Scenarzystka, reżyserka i producentka Kristina Buožytė jest absolwentką Litewskiej Akademii Muzyki i Teatru w Wilnie. Już na studiach stworzyła kilka filmów krótkometrażowych i dokumentalnych, brała udział w rozmaitych warsztatach filmowych i pracowała jako montażystka. Przełomem w jej karierze był pełnometrażowy debiut i zarazem film dyplomowy – Kolekcjonerka (2008), opowieść o straumatyzowanej kobiecie, która inscenizuje i nagrywa na wideo emocjonalne sytuacje, bo wierzy, że w ten sposób odblokuje swoje stłumione uczucia. Kolekcjonerka trafiła do repertuaru wielu międzynarodowych festiwali filmowych (m.in. w Karlovych Varach, Walencji, São Paulo, Kairze i Meinheim) i zdobyła osiem nominacji do Litewskiej Nagrody Filmowej; ostatecznie otrzymała dwa Srebrne Żurawie: za najlepszy film i dla najlepszego aktora (Marius Jampolskis). Co jednak istotniejsze, sukces filmu umożliwił Buožytė pozyskanie funduszy na realizację kolejnego projektu: autorskiego scenariusza napisanego do spółki z Brunonem Samperem. Znikające fale to zarazem pierwsza w historii litewskiego kina produkcja science fiction.

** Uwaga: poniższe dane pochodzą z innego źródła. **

Source: an optimization exercise on an open RTL-to-GDS flow (aim: small area and few clock cycles). Production flows keep margins and buffers that such runs may drop. In this exercise RTL edits were held to simulation tests only and were not proved equivalent to the original. Power is estimated from default activity; no workload was simulated.

==> module F, before the edit <==
module F(
    input empty,
    input [15:0] iu,
    input [15:0] iv,
    input [15:0] offset,
    input [PRECISION-1:0] indatar,
    input [PRECISION-1:0] indatai,
    output read,
    output valid,
    output [15:0] gind,
    output [15:0] cind,
    output [PRECISION-1:0] outdatar,
    output [PRECISION-1:0] outdatai,
    input clk,
    input rst
    );
	parameter PRECISION = 32;
	parameter GSIZE = 32;
	parameter SUPPORT = 7;
	parameter SSIZE = 2*SUPPORT+1;
	reg [3:0] k;	 
	wire last = (k == SSIZE - 1);
	always @(posedge clk)
		if (rst)
			k <= 0;
		else if (!empty)
			k <= last ? 4'd0 : k + 4'd1;
	function [16:0] radd(input [15:0] a, input [15:0] b, input ci);
		integer i;
		reg c;
		begin
			c = ci;
			for (i = 0; i < 16; i = i + 1) begin
				radd[i] = a[i] ^ b[i] ^ c;
				c = (a[i] & b[i]) | (c & (a[i] ^ b[i]));
			end
			radd[16] = c;
		end
	endfunction
	function [31:0] csa(input [15:0] a, input [15:0] b, input [15:0] c);
		csa = {(a & b) | (a & c) | (b & c), a ^ b ^ c};
	endfunction
	function [16:0] padd(input [15:0] a, input [15:0] b, input ci);
		reg [15:0] g, p, gg, pp;
		integer i, j, l;
		begin
			g = a & b;
			p = a ^ b;
			gg = g;
			pp = p;
			gg[0] = g[0] | (p[0] & ci);
			for (l = 0; l < 4; l = l + 1)
				for (i = 0; i < 16; i = i + 1)
					if ((i >> l) & 1) begin
						j = ((i >> (l + 1)) << (l + 1)) + (1 << l) - 1;
						gg[i] = gg[i] | (pp[i] & gg[j]);
						pp[i] = pp[i] & pp[j];
					end
			padd = {gg[15], p ^ {gg[14:0], ci}};
		end
	endfunction
	wire [3:0] n0 = offset[3:0], n1 = offset[7:4], n2 = offset[11:8], n3 = offset[15:12];
	wire [16:0] a = padd(n2, n3, 1'b0);			 
	wire [16:0] p = padd(n0, n1, 1'b0);			 
	wire [16:0] s = padd(p[4:0], a[4:0], 1'b0);		 
	wire [1:0] sh = s[5:4];
	wire [3:0] sl = s[3:0];
	wire e = (sl == 15) || (sl >= 14 && sh != 0) || (sl >= 13 && sh[1]) || (sl >= 12 && sh == 3);
	wire [31:0] dc = csa(n1, a[4:0], k);
	wire [16:0] d = padd(dc[4:0], {dc[20:16], 1'b0}, 1'b0);	 
	wire [16:0] u = radd(n3, a[4], 1'b0);			 
	wire [16:0] bh = padd({u[4:0], a[3:0]}, d[5:4], 1'b0);
	wire [16:0] q = padd({bh[8:0], d[3:0]}, sh, e);
	assign cind = {3'd0, q[12:0]};
	assign valid = !empty;
	assign read = !empty && last;
	wire [16:0] gl = radd(iu[4:0], 5'd25, 1'b0);
	wire [31:0] g1 = csa(iv[10:0], iu[15:5], 11'h7ff);
	wire [31:0] g2 = csa(g1[10:0], {g1[25:16], 1'b0}, k);
	wire [16:0] gh = radd(g2[10:0], {g2[25:16], 1'b0}, gl[5]);
	assign gind = {gh[10:0], gl[4:0]};
	assign outdatar = indatar;
	assign outdatai = indatai;
endmodule
Settings: LEC_CHECK=0, CAP_MARGIN=20, CORE_MARGIN=2, CORE_UTILIZATION=55, CTS_BUF_LIST=sky130_fd_sc_hd__clkbuf_2, CTS_CLUSTER_DIAMETER=200, CTS_CLUSTER_SIZE=20, SLEW_MARGIN=20; clock period 8.0 ns.
standard.sh (not shown) runs the stock make flow with config.mk's settings and CLKGATE_MAP_FILE= SYNTH_SCRIPT=/design/flow/synth_recipe.tcl, a recipe that flattens the netlist after the stock synthesis.
==> flow/flow/run.sh <==
#!/bin/bash
# Standard layout with two changes to synthesis: adders stay plain gates
# (no full/half-adder cells) and ABC maps with flow/abc.script.
# Each tool's output goes to a log file in the work folder.
set -e
W=$(pwd)
{ head -n 1 synth_recipe.tcl; cat flow/abc_proc.tcl; tail -n +2 synth_recipe.tcl; } > own_synth.tcl
export MY_ABC_SCRIPT=$W/flow/abc.script MY_ABC_D=4500
bash standard.sh ADDER_MAP_FILE= SYNTH_SCRIPT=$W/own_synth.tcl BUFFER_PORTS_ARGS="-buffer_cell sky130_fd_sc_hd__buf_1" finish > standard.log 2>&1
==> flow/flow/abc.script <==
strash; dc2; resub -K 8; dc2; dch -f; amap; topo; stime -c
==> flow/flow/abc_proc.tcl <==
# Own ABC script for technology mapping: synth.tcl calls abc with its
# -script and -D; this replaces the script with $MY_ABC_SCRIPT, in which
# {D} stands for the delay target $MY_ABC_D (ps).
proc abc {args} {
  set f [open $::env(MY_ABC_SCRIPT) r]
  set s [string map [list "{D}" $::env(MY_ABC_D)] [read $f]]
  close $f
  set script $::env(OBJECTS_DIR)/own_abc.script
  set f [open $script w]
  puts $f $s
  close $f
  set out {}
  for {set i 0} {$i < [llength $args]} {incr i} {
    set a [lindex $args $i]
    if {$a eq "-script"} { incr i; lappend out -script $script; continue }
    if {$a eq "-D"} { incr i; continue }
    lappend out $a
  }
  yosys abc {*}$out
}
Testbench counts at the start, summed over its fixed seeds: cycles 21,630.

W wywiadzie dla magazynu „Electric Sheep” twórczyni mówiła, że Znikające fale dotykają tematu psychologicznych aspektów relacji międzyludzkich: uczuć, postaw, miłości, pożądania, cierpienia i przyjemności. Do tej wyliczanki można dodać kwestie epistemologiczne, ontologiczne i etyczne, bo film porusza również problematykę ograniczeń ludzkiego poznania, istoty istnienia oraz moralnych granic eksperymentów naukowych. Buožytė i Samper nie popadają przy tym w nużący dydaktyzm ani w irytujące pseudofilozoficzne mędrkowanie – przeciwnie, ich film jest zaskakująco subtelny i wyważony w sferze idei i słów. W rzeczy samej tych drugich nie ma tutaj zbyt wiele, dzięki czemu twórcom udało się uniknąć łopatologii, dosłowności i quasi-naukowych wyjaśnień dotyczących technicznych szczegółów procesu połączenia między dwoma umysłami (a takie próby w filmach prawie zawsze kończą się absurdalnymi, żenującymi wywodami, które mają niewiele wspólnego z obecnym stanem wiedzy). Na dodatek fabuła, czyli tragiczna historia miłosna Lukasa i Aurory, jest wciągająca i emocjonalnie angażująca, a jej finał trudny do przewidzenia.
Jednak najbardziej imponującym elementem Znikających fal jest strona wizualna. Sekwencje rozgrywające się w świecie marzeń sennych, podświadomości i halucynacji znamy m.in. z Solaris (1972) Andrieja Tarkowskiego, Odmiennych stanów świadomości (1980) Kena Russella, Celi (2000) Tarsema Singha i Incepcji (2010) Christophera Nolana – i niewątpliwie Buožytė pilnie studiowała estetykę tych filmów, ale mimo to ustrzegła się naśladownictwa. Hipnotyczne, oszałamiające obrazy wypełniające Znikające fale zostają z widzem długo po zakończeniu seansu: morskie tonie, widmowa plaża, „obcy” pokarm na suto zastawionym stole, dziwny insekt składający jaja, czarna dziura pulsująca na krwistoczerwonym niebie w miejscu słońca, psychodeliczna orgia w stylu hulanki z Oczu szeroko zamkniętych (1999) Stanleya Kubricka, drewniany dom wiecznie „zamrożony” w procesie niszczenia niczym zdewastowana architektura na obrazach Monsù Desiderio (zbiorczy pseudonim XVII-wiecznych malarzy François de Nomé i Didiera Barry)… Dlaczego w Polsce nie powstają takie filmy? Oto pytanie za sto punktów.